THE DATA Block Start

File: src/rtl/wst2d_pkg.sv
// package for the weighted 2d stencil filter
// constants, config register indexes, sequencer states and a reach clamp helper
// no dependencies
package wst2d_pkg;

	localparam int MaxReach   = 2;
	localparam int MaxRow     = 1024;
	localparam int SampleBits = 16;
	localparam int Span       = 2 * MaxReach + 1;
	localparam int Taps       = Span * Span;
	localparam int Lines      = 2 * MaxReach;
	localparam int AccBits    = 40;
	localparam int ColBits    = $clog2(MaxRow);
	localparam int RowBits    = $clog2(Lines + 1);
	localparam int TapBits    = $clog2(Taps);
	localparam int SpanBits   = $clog2(Span);
	localparam int LineBits   = $clog2(Lines);
	localparam int CfgBits    = 16;
	localparam int CfgIdxBits = 3;

	typedef enum logic [CfgIdxBits-1:0] {
		REG_REACH_UP    = 3'd0,
		REG_REACH_DOWN  = 3'd1,
		REG_REACH_LEFT  = 3'd2,
		REG_REACH_RIGHT = 3'd3,
		REG_ROW_WIDTH   = 3'd4,
		REG_DIVISOR     = 3'd5
	} cfg_reg_t;

	typedef enum logic [2:0] {
		ST_IDLE,
		ST_LOAD,
		ST_SHIFT,
		ST_MAC,
		ST_DIV,
		ST_OUT
	} state_t;

	typedef logic signed [SampleBits-1:0] sample_t;

	function automatic logic [1:0] clamp_reach(input logic [1:0] r);
		return (r > 2'(MaxReach)) ? 2'(MaxReach) : r;
	endfunction

endpackage

File: src/rtl/wst2d_div.sv
// serial restoring divider: 40-bit signed dividend by 16-bit unsigned divisor
// truncates toward zero, saturates to 16 bits; depends on wst2d_pkg
module wst2d_div (
	input  logic                                  clk,
	input  logic                                  arst_n,
	input  logic                                  start,
	input  logic signed [wst2d_pkg::AccBits-1:0]  dividend,
	input  logic [15:0]                           divisor,
	output logic                                  done,
	output logic signed [15:0]                    quot,
	output logic                                  clip
);
	import wst2d_pkg::*;

	localparam int CntBits = $clog2(AccBits + 1);

	logic [AccBits-1:0] mag_q;
	logic [15:0]        rem_q;
	logic [15:0]        dsr_q;
	logic               neg_q;
	logic               busy_q;
	logic [CntBits-1:0] cnt_q;
	logic [16:0]        trial;
	logic [17:0]        diff;
	logic               big;
	logic signed [AccBits:0] sq;

	assign trial = {rem_q, mag_q[AccBits-1]};
	assign diff  = {1'b0, trial} - {2'b0, dsr_q};

	always_ff @(posedge clk or negedge arst_n) begin
		if (!arst_n) begin
			busy_q <= 1'b0;
			cnt_q  <= '0;
			done   <= 1'b0;
		end else begin
			done <= 1'b0;
			if (start) begin
				busy_q <= 1'b1;
				cnt_q  <= CntBits'(AccBits);
			end else if (busy_q) begin
				cnt_q <= cnt_q - 1'b1;
				if (cnt_q == CntBits'(1)) begin
					busy_q <= 1'b0;
					done   <= 1'b1;
				end
			end
		end
	end

	always_ff @(posedge clk) begin
		if (start) begin
			neg_q <= dividend[AccBits-1];
			mag_q <= dividend[AccBits-1] ? AccBits'(-dividend) : dividend;
			rem_q <= '0;
			dsr_q <= (divisor == '0) ? 16'd1 : divisor;
		end else if (busy_q) begin
			if (!diff[17]) begin
				rem_q <= diff[15:0];
				mag_q <= {mag_q[AccBits-2:0], 1'b1};
			end else begin
				rem_q <= trial[15:0];
				mag_q <= {mag_q[AccBits-2:0], 1'b0};
			end
		end
	end

	// magnitude below 2^40 after negation of min value reads as unsigned
	assign sq  = neg_q ? -$signed({1'b0, mag_q}) : $signed({1'b0, mag_q});
	assign big = (sq > 41'sd32767) || (sq < -41'sd32768);
	assign clip = big;
	assign quot = (sq > 41'sd32767) ? 16'sh7fff :
		(sq < -41'sd32768) ? 16'sh8000 : sq[15:0];

endmodule

File: config.mk
export PLATFORM = sky130hd
export DESIGN_NAME = wst2d_div
export DESIGN_NICKNAME = d
export VERILOG_FILES = /design/src/rtl/wst2d_pkg.sv /design/src/rtl/wst2d_div.sv
export SDC_FILE = /design/constraint.sdc
export NUM_CORES = 1
export LEC_CHECK = 0
export BUFFER_PORTS_ARGS = -buffer_cell sky130_fd_sc_hd__buf_2
export CORE_ASPECT_RATIO = 1.75
export CORE_MARGIN = 10
export CORE_UTILIZATION = 50
export CTS_CLUSTER_DIAMETER = 50
export DETAILED_ROUTE_END_ITERATION = 8
export GPL_TIMING_DRIVEN = 0
export PLACE_DENSITY = 0.84
export SLEW_MARGIN = 20
export SYNTH_ARGS = -nofsm -noshare
export SYNTH_HDL_FRONTEND = slang
export SYNTH_SLANG_ARGS = --single-unit
File: constraint.sdc
create_clock -name clk -period 4.35 [get_ports clk]
set_clock_uncertainty 0.05 [all_clocks]
set_input_delay 1.0875 -clock clk [delete_from_list [all_inputs] [get_ports clk]]
set_output_delay 1.0875 -clock clk [all_outputs]
set_load 0.01 [all_outputs]
==> metrics.txt <==
std cell rows=55; Post-Place Cell Area=about 7100 sq um; Slew headroom=44.82%; Synth Instances=roughly 770; diode count=0; Critical R2R Launch=mag_q[39]; total global routing overflow=0; Seq/Total Area, Yosys=34.24%; Clock Latency Late Sink=around 0.35 ns; final instance area=between 7000 and 8000 sq um; worst r2r dst=rem_q[7]; asr flop ratio synth=9.877%; Longest Clk Path Bufs=2; # IOs=77; Initial Util=50.66%; failing checks=negative setup slack; RSZ-0062 raised after global routing=yes; Worst R2R Setup Slack=0.32 ns; Nets=957; Cell Pwr Density=381.1 nW/um^2; vias per std cell=around 6.2; WL/cell=between 15 and 20 um; CTS root buffer=clkbuf_16; largest net degree at the start of global routing=41; area grow syn2layout=19.88%; max_cap viols=0; period utilisation layout=112.1%; total power=2.979 mW; Hold Path Class=flop to flop; Critical Path AT=about 3.7 ns; Die X=106.3 um; routability cong.=1.000; Hold Crit Endpoint=rem_q[15]; TritonCTS clock tree=yes; DIE AREA=18190 sq um; Clock Sinks=81; final core occ=around 61%; count leader, synth=nor2_1; non-filler cells in the finished layout=1053; length in cells of the worst reg-to-reg path=12; hold-critical path depth=1; Crit Path Category=flop to output port; Syn Nets=between 800 and 900; Port Buffer Count=76; synth cell count leaders=nor2_1, edfxtp_1, nand2_1, xor2_1, clkbuf_1; CTS buffer count=9; worst hold start=rem_q[15]; Final Hold Fails=0; Final WS setup=-0.5243 ns; Placed Cells=1019; worst slew pin tran=just over 0.8 ns; post-synth top area share=26.26%; drt drc=0; Startpoint Class=flop; VDD IR-drop max=0.2843 mV; YS warnings=0; initial antenna violation count=0; GRT Resource Usage Total=20.99%; ranking of synthesized cells by area=edfxtp_1, xor2_1, dfxtp_1, nor2_1, a21oi_1; CP Capture Type=output port; clock slew at the register clock pins of the worst setup and hold paths=about 0.070 ns; top_reg_cell synth=edfxtp_1; minimum clock period=4.874 ns; share of post-route cells with drive strength above 1=21.20%; status=complete, but fails checks; Detailed Routing Iterations Pass 1=7; Slew Limit Fails=0; vias in the first global route=6484; top cell type by total area after synthesis=edfxtp_1; Initial DRC Count=475; Yosys cell types=67; fmax=205.2 MHz; Post-synth EDFFs=57; CP Max Fanout=8; DP HPWL=14770 um; Antenna Nets Post-Route=0; Netlist Area Pre-Place=6519 sq um; Critical Path RT=3.21 ns; Die H=171.1 um; Lkg Pwr=about 3 nW; first-pass GRT wire length=about 30000 um; via count=6560; final wirelength=20030 um; CTS H-tree depth=3; Final setup viols=16; Syn Area/Cell=approximately 8.4 sq um; core box area=12870 sq um; Yosys reg bits=81
## flip-flops by register name, summed over array words and instances, names as in the netlist
name	count
rem_q	16
dsr_q	16
neg_q	1
done	1
cnt_q	6
mag_q	40
busy_q	1
## how the worst max path moves through the flow
stage	startpoint	endpoint	depth (start not counted)
after global routing	mag_q[6]	quot[7]	11
final	mag_q[6]	quot[12]	10
after floorplan	mag_q[6]	quot[10]	10
after global placement	mag_q[25]	quot[9]	11
after detailed placement	mag_q[25]	quot[13]	11
after CTS	mag_q[4]	quot[7]	11
## power breakdown
| group | leakage, nW | switching, mW | total [mW] | internal, mW |
|---|---|---|---|---|
| Clock | 0.130 | 0.326 | 0.716 | 0.390 |
| Combinational | 2.05 | 0.658 | 1.15 | 0.488 |
| Sequential | 0.803 | 0.143 | 1.12 | 0.974 |
## critical path, stage by stage, from the launching register on
cell	delay (ns)
edfxtp_1	0.41
or4_4	0.58
or3_4	0.44
or4_4	0.48
o21a_1	0.19
o32a_1	0.31
nor4b_2	0.27
a31o_2	0.32
buf_6	0.17
o21ai_1	0.07
buf_2	0.14
## metal layers
metal	track usage (%)	share of wire (%)	up-vias
met1	19.75	34	3068
met4	14.96	6.6	0
li1	-	-	3058
met5	0	0	-
met2	39.96	54	314
met3	3.089	5.7	120
## placed cells by master (no fill, tap or decap), drive strengths merged, types with 20 or more instances in the layout
master	count
a21oi	50
buf	104
clkbuf	63
edfxtp	57
ha	20
inv	35
nand2	56
nor2	80
o21ai	53
or3	21
xor2	56
## through the flow
stage	TNS (ns)	hold WS, ns	worst slack (ns)
finish	-7.712	0.4495	-0.5243
CTS	-8.224	0.4498	-0.5510
global route	-10.35	0.4776	-0.6836
global placement	-9.204	0.4279	-0.6340
detailed placement	-10.21	0.4359	-0.7158
floorplan	-0.1677	0.4046	-0.03014
## cell families after synthesis
kind of cell / after synthesis / share of synthesized area [%]
compound gates: 200 / 20.48
xor+xnor: 75 / 10.08
fa+ha+maj: 21 / 4.146
buf+inv: 98 / 5.720
flops: 81 / 34.24
mux: 21 / 3.397
simple gates: 276 / 21.94
## area by class of cell
cell class              count  area, sq um
fillers                  1100         5054
multi-input cells         593         4148
flip-flops and latches     81         2232
repair buffers             98        561.8
plain buffers              60        252.7
clock buffers               9        225.2
well taps                 171        214.0
inverters                  34        127.6
clock inverters             7        53.80
## what timing repair did
action                                  CTS  global route
hold buffers                              0             0
setup buffers                             8            12
pin swaps                                16            14
resized for setup                        39            29
endpoints found under the setup margin   16            16
gates cloned                              2             0
No activity file was read; power rests on OpenSTA's default activity.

THE DATA Block End

▶ [TASK ITEM]: Every line of the data that includes the word "buffers" should be copied.

▶ [RESULT OF THIS EXERCISE]:
repair buffers             98        561.8
plain buffers              60        252.7
clock buffers               9        225.2
hold buffers                              0             0
setup buffers                             8            12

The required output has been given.